The Solr Synonyms Maze: Pros, Cons, and Pitfalls of Various Synonyms Usage Patterns

Bertrand Rigaldies • Back to Haystack 2018

The topic of Synonyms in Solr has been historically a charged topic, with on-going and lively discussions within the search community about various aspects of synonyms usage such as index- vs query-time trade-offs, tokens graphs challenges (a.k.a., "sausagization") with multi-term synonyms, and various parsed query outcomes to name just a few examples. In this talk, we will review and summarize the current state of the "synonyms art" in Solr, by inventorying and demonstrating various synonyms usages, and their pros, cons, and pitfalls. For example, we will lift the hood and examine synonyms expansion in tokens graphs and their corresponding parsed queried. We will also examine how to configure single- and multi-term synonyms, and their possible interferences in an analysis chain. And we will tip toe into the topic of "term taxonomies" as possibly a better approach than "flat" synonyms. As closing remarks, we will offer practical recommendations based on our experiences as search consultants.

Bertrand Rigaldies

Bertrand has 25+ years of experience in leading people and projects in the conception, architecture, design, development, and support of innovative software solutions in various industries and application domains.

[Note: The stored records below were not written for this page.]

[src/rtl/regfile4_onehot.sv]
// Four-entry register file with one-hot write select, two registered read ports
// and a sticky malformed-select flag. Define REGFILE4_WR_BYPASS_EN to forward same-edge writes to reads.
module regfile4_onehot #(
  parameter int WIDTH = 8
) (
  input  logic             clk,
  input  logic             reset,
  input  logic             wr_en,
  input  logic [3:0]       wr_sel,
  input  logic [WIDTH-1:0] wr_data,
  input  logic             rd_en,
  input  logic [1:0]       rd_addr_a,
  input  logic [1:0]       rd_addr_b,
  output logic [WIDTH-1:0] rd_data_a,
  output logic [WIDTH-1:0] rd_data_b,
  output logic             rd_valid,
  output logic             sel_err
);

  logic [WIDTH-1:0] regs [4];
  logic             sel_onehot;
  logic             wr_ok;
  logic             wr_bad;
  logic [WIDTH-1:0] rd_val_a;
  logic [WIDTH-1:0] rd_val_b;

  // Exactly one bit set: non-zero and clearing the lowest set bit leaves nothing.
  assign sel_onehot = (wr_sel != 4'b0000) && ((wr_sel & (wr_sel - 4'd1)) == 4'b0000);
  assign wr_ok      = wr_en && sel_onehot;
  assign wr_bad     = wr_en && !sel_onehot;

`ifdef REGFILE4_WR_BYPASS_EN
  assign rd_val_a = (wr_ok && wr_sel[rd_addr_a]) ? wr_data : regs[rd_addr_a];
  assign rd_val_b = (wr_ok && wr_sel[rd_addr_b]) ? wr_data : regs[rd_addr_b];
`else
  assign rd_val_a = regs[rd_addr_a];
  assign rd_val_b = regs[rd_addr_b];
`endif

  always_ff @(posedge clk) begin
    if (reset) begin
      for (int i = 0; i < 4; i++) begin
        regs[i] <= '0;
      end
      rd_data_a <= '0;
      rd_data_b <= '0;
      rd_valid  <= 1'b0;
      sel_err   <= 1'b0;
    end else begin
      for (int i = 0; i < 4; i++) begin
        if (wr_ok && wr_sel[i]) begin
          regs[i] <= wr_data;
        end
      end
      if (rd_en) begin
        rd_data_a <= rd_val_a;
        rd_data_b <= rd_val_b;
      end
      rd_valid <= rd_en;
      if (wr_bad) begin
        sel_err <= 1'b1;
      end
    end
  end

endmodule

As a life-long software developer, Bertrand has built a variety of cool systems and applications such as a Neural Network-based Optical Recognition System (ORC) and Voice Recognition System-based telephone interview system in the 90’s, IP telephony and unified email+voice messaging systems in the 2000’s, and large data submission, processing, warehousing, reporting, and analytics systems in the 2010’s.

As an experienced data architect, application developer, and search engineer (his latest passion), Bertrand can engineer a solution which meets your information retrieval goals.